Start of Block

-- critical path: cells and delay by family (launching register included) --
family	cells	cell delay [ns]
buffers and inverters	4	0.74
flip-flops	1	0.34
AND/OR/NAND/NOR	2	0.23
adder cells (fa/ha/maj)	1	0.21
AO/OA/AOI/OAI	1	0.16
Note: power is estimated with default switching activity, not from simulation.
==> src/rtl/note_player.sv <==
// Note RAM playback: fetches one note word per beat, decodes (string, fret)
// and drives a square-wave tone at the decoded pitch on audio_out.
module note_player #(
  parameter int unsigned ADDR_W    = 6,
  parameter int unsigned LAST_ADDR = 63,
  parameter int unsigned CLK_HZ    = 50000000
) (
  input  logic              clk,
  input  logic              resetn,
  input  logic              start,
  input  logic              stop,
  input  logic              beat,
  output logic [ADDR_W-1:0] ram_addr,
  input  logic [31:0]       ram_q,
  output logic [31:0]       note_word,
  output logic              note_valid,
  output logic              note_active,
  output logic [2:0]        string_sel,
  output logic [2:0]        fret,
  output logic              audio_out,
  output logic              playing,
  output logic              done
);

  localparam int unsigned NUM_PITCH = 29;

  // E2 * 2^(n/12), rounded to the nearest mHz
  function automatic longint unsigned freq_mhz(input int unsigned n);
    case (n)
      0:  return 64'd82407;
      1:  return 64'd87307;
      2:  return 64'd92499;
      3:  return 64'd97999;
      4:  return 64'd103826;
      5:  return 64'd110000;
      6:  return 64'd116541;
      7:  return 64'd123471;
      8:  return 64'd130813;
      9:  return 64'd138592;
      10: return 64'd146833;
      11: return 64'd155564;
      12: return 64'd164814;
      13: return 64'd174614;
      14: return 64'd184997;
      15: return 64'd195998;
      16: return 64'd207653;
      17: return 64'd220000;
      18: return 64'd233082;
      19: return 64'd246942;
      20: return 64'd261626;
      21: return 64'd277183;
      22: return 64'd293665;
      23: return 64'd311127;
      24: return 64'd329628;
      25: return 64'd349229;
      26: return 64'd369995;
      27: return 64'd391996;
      28: return 64'd415305;
      default: return 64'd82407;
    endcase
  endfunction

  function automatic longint unsigned half_calc(input int unsigned n);
    return (64'(CLK_HZ) * 64'd1000) / (64'd2 * freq_mhz(n));
  endfunction

  // The lowest pitch has the longest half period and sets the counter width
  localparam longint unsigned HALF_MAX = half_calc(0);
  localparam int unsigned     CNT_RAW  = $clog2(HALF_MAX + 64'd1);
  localparam int unsigned     CNT_W    = (CNT_RAW > 19) ? CNT_RAW : 19;
  localparam int unsigned     TBL_W    = NUM_PITCH * CNT_W;

  function automatic logic [TBL_W-1:0] build_tbl();
    logic [TBL_W-1:0] t;
    t = '0;
    for (int unsigned i = 0; i < NUM_PITCH; i++) begin
      t[i*CNT_W +: CNT_W] = CNT_W'(half_calc(i));
    end
    return t;
  endfunction

  localparam logic [TBL_W-1:0] HALF_TBL = build_tbl();

  typedef enum logic [2:0] {
    S_IDLE,
    S_ADDR,
    S_READ,
    S_HOLD,
    S_DONE
  } state_t;

  state_t state, state_d;
  logic   capture, abort, finish, addr_clr, addr_inc;

  logic             dec_active;
  logic [2:0]       dec_string, dec_fret;
  logic [4:0]       dec_open, dec_pitch;
  logic [CNT_W-1:0] dec_half;
  logic [CNT_W-1:0] half_reg, tone_cnt;

  // Lowest set bit of [29:0] selects the note; the descending loop lets it win
  always_comb begin
    dec_active = |ram_q[29:0];
    dec_string = '0;
    dec_fret   = '0;
    for (int i = 29; i >= 0; i--) begin
      if (ram_q[i]) begin
        dec_string = 3'(i % 6);
        dec_fret   = 3'(i / 6);
      end
    end
    case (dec_string)
      3'd1:    dec_open = 5'd5;
      3'd2:    dec_open = 5'd10;
      3'd3:    dec_open = 5'd15;
      3'd4:    dec_open = 5'd19;
      3'd5:    dec_open = 5'd24;
      default: dec_open = 5'd0;
    endcase
    dec_pitch = dec_open + {2'b00, dec_fret};
    dec_half  = HALF_TBL[32'(dec_pitch) * CNT_W +: CNT_W];
  end

  always_ff @(posedge clk or negedge resetn) begin
    if (!resetn) state <= S_IDLE;
    else         state <= state_d;
  end

  // Next state and datapath strobes; stop overrides everything outside IDLE
  always_comb begin
    state_d  = state;
    capture  = 1'b0;
    abort    = 1'b0;
    finish   = 1'b0;
    addr_clr = 1'b0;
    addr_inc = 1'b0;
    if (state != S_IDLE && stop) begin
      state_d = S_IDLE;
      abort   = 1'b1;
    end else begin
      case (state)
        S_IDLE: begin
          if (start && !stop) begin
            state_d  = S_ADDR;
            addr_clr = 1'b1;
          end
        end
        S_ADDR: state_d = S_READ;
        S_READ: begin
          state_d = S_HOLD;
          capture = 1'b1;
        end
        S_HOLD: begin
          if (beat) begin
            if (ram_addr == ADDR_W'(LAST_ADDR)) begin
              state_d = S_DONE;
              finish  = 1'b1;
            end else begin
              state_d  = S_ADDR;
              addr_inc = 1'b1;
            end
          end
        end
        S_DONE:  state_d = S_IDLE;
        default: state_d = S_IDLE;
      endcase
    end
  end

  always_ff @(posedge clk or negedge resetn) begin
    if (!resetn)       ram_addr <= '0;
    else if (addr_clr) ram_addr <= '0;
    else if (addr_inc) ram_addr <= ram_addr + ADDR_W'(1);
  end

  always_ff @(posedge clk or negedge resetn) begin
    if (!resetn) begin
      note_word   <= '0;
      note_valid  <= 1'b0;
      note_active <= 1'b0;
      string_sel  <= '0;
      fret        <= '0;
      half_reg    <= '0;
    end else if (capture) begin
      note_word   <= ram_q;
      note_valid  <= 1'b1;
      note_active <= dec_active;
      string_sel  <= dec_string;
      fret        <= dec_fret;
      half_reg    <= dec_half;
    end else if (abort) begin
      note_valid  <= 1'b0;
      note_active <= 1'b0;
      string_sel  <= '0;
      fret        <= '0;
    end else if (finish) begin
      note_valid  <= 1'b0;
      note_active <= 1'b0;
    end
  end

  // Tone generator; every capture restarts the phase, even for a repeated note
  always_ff @(posedge clk or negedge resetn) begin
    if (!resetn) begin
      tone_cnt  <= '0;
      audio_out <= 1'b0;
    end else if (capture || abort || finish || !(note_valid && note_active)) begin
      tone_cnt  <= '0;
      audio_out <= 1'b0;
    end else if (tone_cnt == half_reg - CNT_W'(1)) begin
      tone_cnt  <= '0;
      audio_out <= ~audio_out;
    end else begin
      tone_cnt  <= tone_cnt + CNT_W'(1);
    end
  end

  always_ff @(posedge clk or negedge resetn) begin
    if (!resetn) begin
      done    <= 1'b0;
      playing <= 1'b0;
    end else begin
      done    <= finish;
      playing <= (state_d != S_IDLE);
    end
  end

endmodule
$ cat config.mk
export PLATFORM = sky130hd
export DESIGN_NAME = wb_bus_arbiter
export DESIGN_NICKNAME = d
export VERILOG_FILES = /design/src/rtl/wb_arb_pkg.sv /design/src/rtl/wb_rr_pick.sv /design/src/rtl/wb_bus_arbiter.sv
export SDC_FILE = /design/constraint.sdc
export NUM_CORES = 1
export LEC_CHECK = 0
export ABC_AREA = 1
export BUFFER_PORTS_ARGS = -buffer_cell sky130_fd_sc_hd__buf_2
export CORE_AREA = 4 4 121 123
export DETAILED_ROUTE_END_ITERATION = 8
export DIE_AREA = 0 0 125 127
export PLACE_DENSITY = 0.43
export SETUP_SLACK_MARGIN = 0.3
export SYNTH_ARGS = -nofsm -noshare
export SYNTH_HDL_FRONTEND = slang
export SYNTH_SLANG_ARGS = --single-unit
$ cat constraint.sdc
create_clock -name wb_clk_i -period 2.65 [get_ports wb_clk_i]
set_input_delay 0.1325 -clock wb_clk_i [delete_from_list [all_inputs] [get_ports wb_clk_i]]
set_output_delay 0.1325 -clock wb_clk_i [all_outputs]
set_load 0.01 [all_outputs]
<file path="src/rtl/uart2_rx_pkg.sv">
// Shared types and constants for the uart2 receiver.
// UART2_RX_PARITY_EN adds an even-parity bit after the data bits; it must match the uart2_tx build.
package uart2_rx_pkg;

  localparam int unsigned DataWidth         = 8;
  localparam int unsigned DefaultOversample = 16;

`ifdef UART2_RX_PARITY_EN
  typedef enum logic [2:0] {StIdle, StStart, StData, StParity, StStop} rx_state_e;

  function automatic logic even_parity_ok(input logic [DataWidth-1:0] data, input logic par);
    return ~(^{data, par});
  endfunction
`else
  typedef enum logic [2:0] {StIdle, StStart, StData, StStop} rx_state_e;
`endif

endpackage

</file>
<file path="src/rtl/uart2_rx_sync.sv">
// Two-flop synchronizer for an asynchronous single-bit input.
// ResetVal selects the value both flops take during reset.
module uart2_rx_sync #(
  parameter bit ResetVal = 1'b1
) (
  input  logic clk,
  input  logic reset,
  input  logic d,
  output logic q
);

  logic meta_q;
  logic sync_q;

  always_ff @(posedge clk or negedge reset) begin
    if (!reset) begin
      meta_q <= ResetVal;
      sync_q <= ResetVal;
    end else begin
      meta_q <= d;
      sync_q <= meta_q;
    end
  end

  assign q = sync_q;

endmodule

</file>
<file path="src/rtl/uart2_rx.sv">
// Oversampling serial receiver, 8 data bits LSB first, one stop bit, idle-high line.
// Define UART2_RX_PARITY_EN to expect an even-parity bit between data and stop.
module uart2_rx
  import uart2_rx_pkg::*;
#(
  parameter int unsigned OVERSAMPLE = DefaultOversample
) (
  input  logic                 clk,
  input  logic                 reset,
  input  logic                 rx_enable,
  input  logic                 rx_in,
  input  logic                 uld_rx_data,
  output logic [DataWidth-1:0] rx_data,
  output logic                 rx_empty,
  output logic                 rx_overrun,
  output logic                 rx_frame_err
);

  localparam int unsigned CntW = $clog2(OVERSAMPLE);
  // IDLE already consumed one low cycle, so mid-start is reached OVERSAMPLE/2-1 edges later.
  localparam logic [CntW-1:0] StartMid = CntW'(OVERSAMPLE / 2 - 2);
  localparam logic [CntW-1:0] BitEnd   = CntW'(OVERSAMPLE - 1);

  logic rxs;

  uart2_rx_sync #(
    .ResetVal(1'b1)
  ) u_sync (
    .clk  (clk),
    .reset(reset),
    .d    (rx_in),
    .q    (rxs)
  );

  rx_state_e            state_q;
  logic [CntW-1:0]      cnt_q;
  logic [2:0]           bit_idx_q;
  logic [DataWidth-1:0] shift_q;
  logic                 armed_q;
  logic [DataWidth-1:0] rx_data_q;
  logic                 rx_empty_q;
  logic                 rx_overrun_q;
  logic                 rx_frame_err_q;
  logic                 frame_good;

`ifdef UART2_RX_PARITY_EN
  logic par_ok_q;
  assign frame_good = rxs & par_ok_q;
`else
  assign frame_good = rxs;
`endif

  always_ff @(posedge clk or negedge reset) begin
    if (!reset) begin
      state_q        <= StIdle;
      cnt_q          <= '0;
      bit_idx_q      <= '0;
      shift_q        <= '0;
      armed_q        <= 1'b1;
      rx_data_q      <= '0;
      rx_empty_q     <= 1'b1;
      rx_overrun_q   <= 1'b0;
      rx_frame_err_q <= 1'b0;
`ifdef UART2_RX_PARITY_EN
      par_ok_q       <= 1'b0;
`endif
    end else begin
      if (uld_rx_data) begin
        rx_empty_q     <= 1'b1;
        rx_overrun_q   <= 1'b0;
        rx_frame_err_q <= 1'b0;
      end
      if (!rx_enable) begin
        state_q <= StIdle;
        cnt_q   <= '0;
        // A line that is low on re-enable is mid-frame; wait for it to go high.
        armed_q <= rxs;
      end else begin
        unique case (state_q)
          StIdle: begin
            if (rxs) begin
              armed_q <= 1'b1;
            end else if (armed_q) begin
              state_q <= StStart;
              cnt_q   <= '0;
            end
          end
          StStart: begin
            if (cnt_q == StartMid) begin
              cnt_q     <= '0;
              bit_idx_q <= '0;
              state_q   <= rxs ? StIdle : StData;
            end else begin
              cnt_q <= cnt_q + CntW'(1);
            end
          end
          StData: begin
            if (cnt_q == BitEnd) begin
              cnt_q     <= '0;
              shift_q   <= {rxs, shift_q[DataWidth-1:1]};
              bit_idx_q <= bit_idx_q + 3'd1;
              if (bit_idx_q == 3'd7) begin
`ifdef UART2_RX_PARITY_EN
                state_q <= StParity;
`else
                state_q <= StStop;
`endif
              end
            end else begin
              cnt_q <= cnt_q + CntW'(1);
            end
          end
`ifdef UART2_RX_PARITY_EN
          StParity: begin
            if (cnt_q == BitEnd) begin
              cnt_q    <= '0;
              par_ok_q <= even_parity_ok(shift_q, rxs);
              state_q  <= StStop;
            end else begin
              cnt_q <= cnt_q + CntW'(1);
            end
          end
`endif
          StStop: begin
            if (cnt_q == BitEnd) begin
              cnt_q   <= '0;
              state_q <= StIdle;
              if (frame_good) begin
                if (rx_empty_q || uld_rx_data) begin
                  rx_data_q  <= shift_q;
                  rx_empty_q <= 1'b0;
                end else begin
                  rx_overrun_q <= 1'b1;
                end
              end else begin
                rx_frame_err_q <= 1'b1;
                // A held-low line (break) must go high before another start is taken.
                armed_q        <= 1'b0;
              end
            end else begin
              cnt_q <= cnt_q + CntW'(1);
            end
          end
          default: state_q <= StIdle;
        endcase
      end
    end
  end

  assign rx_data      = rx_data_q;
  assign rx_empty     = rx_empty_q;
  assign rx_overrun   = rx_overrun_q;
  assign rx_frame_err = rx_frame_err_q;

endmodule

</file>
<file path="config.mk">
export PLATFORM = sky130hd
export DESIGN_NAME = uart2_rx
export DESIGN_NICKNAME = d
export VERILOG_FILES = /design/src/rtl/uart2_rx_pkg.sv /design/src/rtl/uart2_rx_sync.sv /design/src/rtl/uart2_rx.sv
export SDC_FILE = /design/constraint.sdc
export NUM_CORES = 1
export LEC_CHECK = 0
export CAP_MARGIN = 5
export CORE_ASPECT_RATIO = 2
export CORE_MARGIN = 2
export CORE_UTILIZATION = 26
export CTS_CLUSTER_SIZE = 8
export DETAILED_ROUTE_END_ITERATION = 6
export PLACE_DENSITY = 0.42
export SYNTH_ARGS = -nofsm -noshare
export SYNTH_HDL_FRONTEND = slang
export SYNTH_SLANG_ARGS = --single-unit
</file>
<file path="constraint.sdc">
create_clock -name clk -period 2.2 [get_ports clk]
set_input_delay 0.33 -clock clk [delete_from_list [all_inputs] [get_ports clk]]
set_output_delay 0.33 -clock clk [all_outputs]
set_load 0.05 [all_outputs]
</file>
After elaboration in Yosys (flattened, before gate mapping)
Index checks and enable logic that the tools add are counted.
Widths: inputs -> output; s select.
{"block": "op_classes", "addsub": 2, "n_eq_ne": 18, "n_mux": 40, "reduce_logical": 10}
{"operator": "$mux 3", "n": 9}
{"operator": "$mux 1", "n": 21}
{"operator": "$ne 3x3->1 const B", "n": 7}
{"operator": "$mux 4", "n": 5}
{"operator": "$pmux 3 s4", "n": 1}
{"operator": "$pmux 4 s3", "n": 1}
{"operator": "$reduce_and 4->1", "n": 2}
{"operator": "$eq 3x2->1 const B", "n": 2}
{"operator": "$pmux 3 s2", "n": 1}
{"operator": "$reduce_and 3->1", "n": 2}
{"operator": "$reduce_and 6->1", "n": 1}
{"operator": "$reduce_and 5->1", "n": 1}
{"operator": "$add 4x1->4 const B", "n": 1}
{"operator": "$eq 4x3->1 const B", "n": 1}
{"operator": "$eq 4x4->1 const B", "n": 1}
{"operator": "$ne 2x2->1 const B", "n": 2}
{"operator": "$ne 4x2->1 const B", "n": 1}
{"operator": "$add 3x1->3 const B", "n": 1}
{"operator": "$eq 3x1->1 const B", "n": 1}
{"operator": "$eq 3x3->1 const B", "n": 1}
{"operator": "$logic_not 3->1", "n": 1}
{"operator": "$ne 3x1->1 const B", "n": 1}
{"operator": "$ne 3x2->1 const B", "n": 1}
{"operator": "$mux 2", "n": 1}
{"operator": "4 further kinds", "n": 4}
{"block": "word_totals", "ff_bits": 32, "inputBits": 5, "output_inout_bits": 11}

Longest topological paths before layout
{"block": "depth", "depth_word": 6, "depth_mapped": 5}

By module
A second synthesis with hierarchy kept.
{"block": "hier_totals", "cells_unflattened": 119, "hier_area_um2": 1481.4}
{"module": "uart2_rx", "instances": 1, "cells_per_inst": 117, "area_per_inst_um2": 1428.9, "seq_area_each_um2": 728.2}
{"module": "uart2_rx_sync", "instances": 1, "cells_per_inst": 2, "area_per_inst_um2": 52.6, "seq_area_each_um2": 52.6}

Worst setup path after synthesis
OpenSTA, ideal clock, no wires.
{"block": "synth_path", "path_type": "reg2reg", "start": "reg cnt_q[1]", "end": "reg rx_data_q[0] (netlist: rx_data[0])", "setup_ns": 0.125, "arrival_time_ns": 1.491, "t_required_ns": 2.075, "setup_slack_ns": 0.584, "stages_incl_launch_ff": 5, "n_path_buf": 0, "cell_sequence": "dfrtp_1 -> ha_1 -> nand4_4 -> nor3_4 -> mux2_2"}
{"block": "synth_between", "elab_chain_cells": 2}
{"item": "start, declared", "line": "uart2_rx.sv:36", "source": "logic [CntW-1:0] cnt_q;"}
{"item": "start signal, assigned", "line": "uart2_rx.sv:94", "source": "cnt_q <= cnt_q + CntW'(1);"}
{"item": "start signal, assigned", "line": "uart2_rx.sv:110", "source": "cnt_q <= cnt_q + CntW'(1);"}
{"item": "start signal, assigned", "line": "uart2_rx.sv:141", "source": "cnt_q <= cnt_q + CntW'(1);"}
{"item": "$eq 4x4->1", "line": "uart2_rx.sv:125", "source": "if (cnt_q == BitEnd) begin"}
{"item": "$reduce_and 5->1 (no line)"}
{"item": "end signal, assigned", "line": "uart2_rx.sv:130", "source": "rx_data_q <= shift_q;"}
{"item": "end, declared", "line": "uart2_rx.sv:40", "source": "logic [DataWidth-1:0] rx_data_q;"}
Every way passes these cells.
A chain may end at the register's enable or synchronous reset.

Final worst setup path
{"block": "layout_path", "start": "reg rx_empty_q (netlist: rx_empty)", "end": "out rx_empty"}
{"item": "start, declared", "line": "uart2_rx.sv:41", "source": "logic rx_empty_q;"}
{"item": "start signal, assigned", "line": "uart2_rx.sv:61", "source": "rx_empty_q <= 1'b1;"}
{"item": "start signal, assigned", "line": "uart2_rx.sv:69", "source": "rx_empty_q <= 1'b1;"}
{"item": "start signal, assigned", "line": "uart2_rx.sv:131", "source": "rx_empty_q <= 1'b0;"}
{"item": "end, declared", "line": "uart2_rx.sv:14", "source": "output logic rx_empty,"}
No word-level cell between the ends.

==> qor.csv <==
metric;value;unit
reg2reg_slack;0.36;ns
cts-hold-fix-buffers;0;
worstSetupStartpoint;rx_empty;
synthTopCellsByArea;dfrtp_1 (50%), mux2_2 (14%), dfstp_2 (7.8%);
cts.sink_count;31;
placementRows;37;
status;completed;
cp_slowest_cell;clkdlybuf4s50_1;
grt_pass1_vias;955;
clock_latency;0.28;ns
p_per_area;715;nW/um^2
avgSynthCellArea;13.3;sq um
synth_nets;111;
crit_required;1.87;ns
hold_path.class;register to register;
core;5090;sq um
period_share;0.884;
cp.arrival;1.61;ns
drt-total-wl;2.73;mm
ys_seq_area_frac;0.577;
setup_viol;0;
finalSetupTns;0;ns
r2r-start;cnt_q[1];
grt_pass1_wl;4.54;mm
place_congestion;0.649;
rsz0062_at_grt;false;
cts_tree;yes;
placed_cells;176;
synth_area_leader_cell;dfrtp_1;
cts_setup_buffers;0;
grt_start_max_net_pins;32;
die-area;5830;sq um
worst_pin_slew;0.505;ns
r2r_cells;4;
postLayoutCoreUtil;0.331;
synth_edf_count;0;
clk_transition_reported_paths;0.06;ns
drt_first_pass_iters;4;
worstPathMaxFanout;3;
post-dp-hpwl;1.97;mm
drt-initial-drc-count;27;
crit_chain;clkdlybuf4s50_1;
grt-ovfl-total;0;
synth-seq-cells;31;
synth_area;1350;sq um
drtAntennaViolNets;0;
antenna_found_initial;0;
crit_end;rx_empty;
hold_viol;0;
drive_gt1_frac;0.270;
vias;888;
slew_viol_final;0;
end_kind;output pin;
die_h;106;um
fin_cells;184;
cp_num_cells;1;
ios;16;
initial_core_util;0.266;
p_leak;0.770;nW
track_usage;0.113;
clockBufferDepth;2;
clock_skew;0.00747;ns
wl_per_cell;14.8;um
ys.flop_type;dfrtp_1;
synth_warnings;0;
crit_type;register to output pin;
n_antenna_cell;0;
path_delay_family;buffers and inverters;
worstReg2RegEnd;rx_data[0];
start_kind;register;
cpPeakStageDelay;0.80;ns
io_buffers;15;
vias_per_cell;4.83;
irDropWorstVdd;0.000397;V
yosys.area.top_type_share;0.500;
synthCells;102;
regArea;781;sq um
fin_nets;134;
h-tree-depth;2;
multi_input_comb_area;539;sq um
drc;0;
synthArstFlopShare;1.00;
area_growth;24.8;%
cts_resized;0;
max_freq;514;MHz
root_buffer;clkbuf_8;
fillers;540;
ys_types;31;
critical_path_buf_inv_count;1;
numCtsBuffers;5;
period_needed;1.94;ns
slew-limit-headroom;0.662;
maxCapViolCount;0;
die_x;55;um
## logic make-up after synthesis
| group | share of synthesized area |
|---|---|
| and+or+nand+nor | 0.115 |
| xor gates and xnor gates | 0.00648 |
| buffers and inverters | 0.0241 |
| muxes | 0.149 |
| adders and majority gates | 0.0370 |
| DFF | 0.577 |
| AOI/OAI and AO/OA | 0.0916 |
## cell usage in the layout, fill, tap and decap left out, drive strengths merged
cell type      netlist  final
o21ai                1      1
a31oi                1      1
nor2                 5      5
xor2                 1      1
or3                  2      2
o32ai                3      3
clkdlybuf4s50        0     15
a22o                 2      2
or4                  1      1
o2bb2ai              2      2
a21oi                4      4
clkbuf               0      8
buf                  2      3
nand4bb              1      1
nand3                4      4
and3                 1      1
nand4                1      1
mux2i                1      1
nand2b               1      1
o21a                 2      2
nor3b                1      1
dfstp                4      4
dfrtp               27     27
a2bb2oi              1      1
a211oi               1      1
mux2                17     17
nand2                2      2
inv                  6      6
or3b                 1      1
ha                   4      4
nor2b                1      1
nor3                 2      2
## cell usage after synthesis (all sizes together), types with 2 or more instances
cell / n
nand3: 4
o21a: 2
inv: 6
o2bb2ai: 2
dfrtp: 27
nor2: 5
a21oi: 4
buf: 2
ha: 4
dfstp: 4
nand2: 2
nor3: 2
o32ai: 3
a22o: 2
mux2: 17
or3: 2
## where the power goes
part,switching (W),leakage [nW],internal (W),total (W)
sequential,0.0000318,0.414,0.000595,0.000626
combinational,0.0000501,0.304,0.0000397,0.0000898
clock,0.000205,0.0515,0.000285,0.000490
## cell type report
type,count,area share
Sequential cell,31,0.463
Inverter,6,0.0133
Multi-Input combinational cell,63,0.319
Tap cell,58,0.0430
Timing Repair Buffer,18,0.102
Clock buffer,8,0.0593
## worst min-delay path by stage
| stage | to | start | slack (ns) | depth (start not counted) |
|---|---|---|---|---|
| 2_1_floorplan | bit_idx_q[0] | reset | 0.03 | 0 |
| 3_3_place_gp | u_sync.q | u_sync.meta_q | 0.35 | 0 |
| 3_5_place_dp | u_sync.q | u_sync.meta_q | 0.35 | 0 |
| 4_1_cts | u_sync.q | u_sync.meta_q | 0.36 | 0 |
| 5_1_grt | u_sync.q | u_sync.meta_q | 0.37 | 0 |
| 6_report | u_sync.q | u_sync.meta_q | 0.35 | 0 |
## registers in the layout, indices dropped and copies added (netlist names)
name           cells
rx_data            8
shift_q            8
cnt_q              4
bit_idx_q          3
state_q            2
armed_q            1
rx_empty           1
rx_frame_err       1
rx_overrun         1
u_sync.meta_q      1
u_sync.q           1
## through the flow
stage	hold slack (ns)	setup WS, ns	area [sq um]	power (W)
finish	0.352	0.255	1690	0.00121
global route	0.367	0.205	1690	0.00127
CTS	0.357	0.234	1690	0.00123
detailed placement	0.351	0.260	1590	0.000730
global placement	0.347	0.288	1590	0.000723
floorplan	0.0344	0.584	1350	0.000683
## layer usage
layer  share of wire  global-route usage  vias up
li1                -                   -      416
met2            0.58               0.186       17
met3           0.031              0.0407        4
met1            0.37               0.119      451
met4           0.017              0.0575        0
met5               0                   0        -
(Power assumes the default switching activity.)
$ cat config.mk
export PLATFORM = sky130hd
export DESIGN_NAME = vol_display_scan_ctrl
export DESIGN_NICKNAME = d
export VERILOG_FILES = /design/src/rtl/vol_display_scan_ctrl.sv
export SDC_FILE = /design/constraint.sdc
export NUM_CORES = 1
export LEC_CHECK = 0
export CAP_MARGIN = 10
export CORE_MARGIN = 2
export CORE_UTILIZATION = 53
export CTS_BUF_LIST = sky130_fd_sc_hd__clkbuf_4
export DETAILED_ROUTE_END_ITERATION = 6
export GPL_TIMING_DRIVEN = 0
export PLACE_DENSITY = 0.72
export SLEW_MARGIN = 10
export SYNTH_ARGS = -nofsm -noshare
export SYNTH_HDL_FRONTEND = slang
export SYNTH_SLANG_ARGS = --single-unit
$ cat constraint.sdc
create_clock -name clk -period 6.6 [get_ports clk]
set_clock_uncertainty 0.05 [all_clocks]
set_input_delay 1.32 -clock clk [delete_from_list [all_inputs] [get_ports clk]]
set_output_delay 1.32 -clock clk [all_outputs]
set_load 0.1 [all_outputs]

End of Block

• What the exercise asks: Work out how many lines of the preceding data contain the word "value". Reply with that number only.

• Output for this task: 2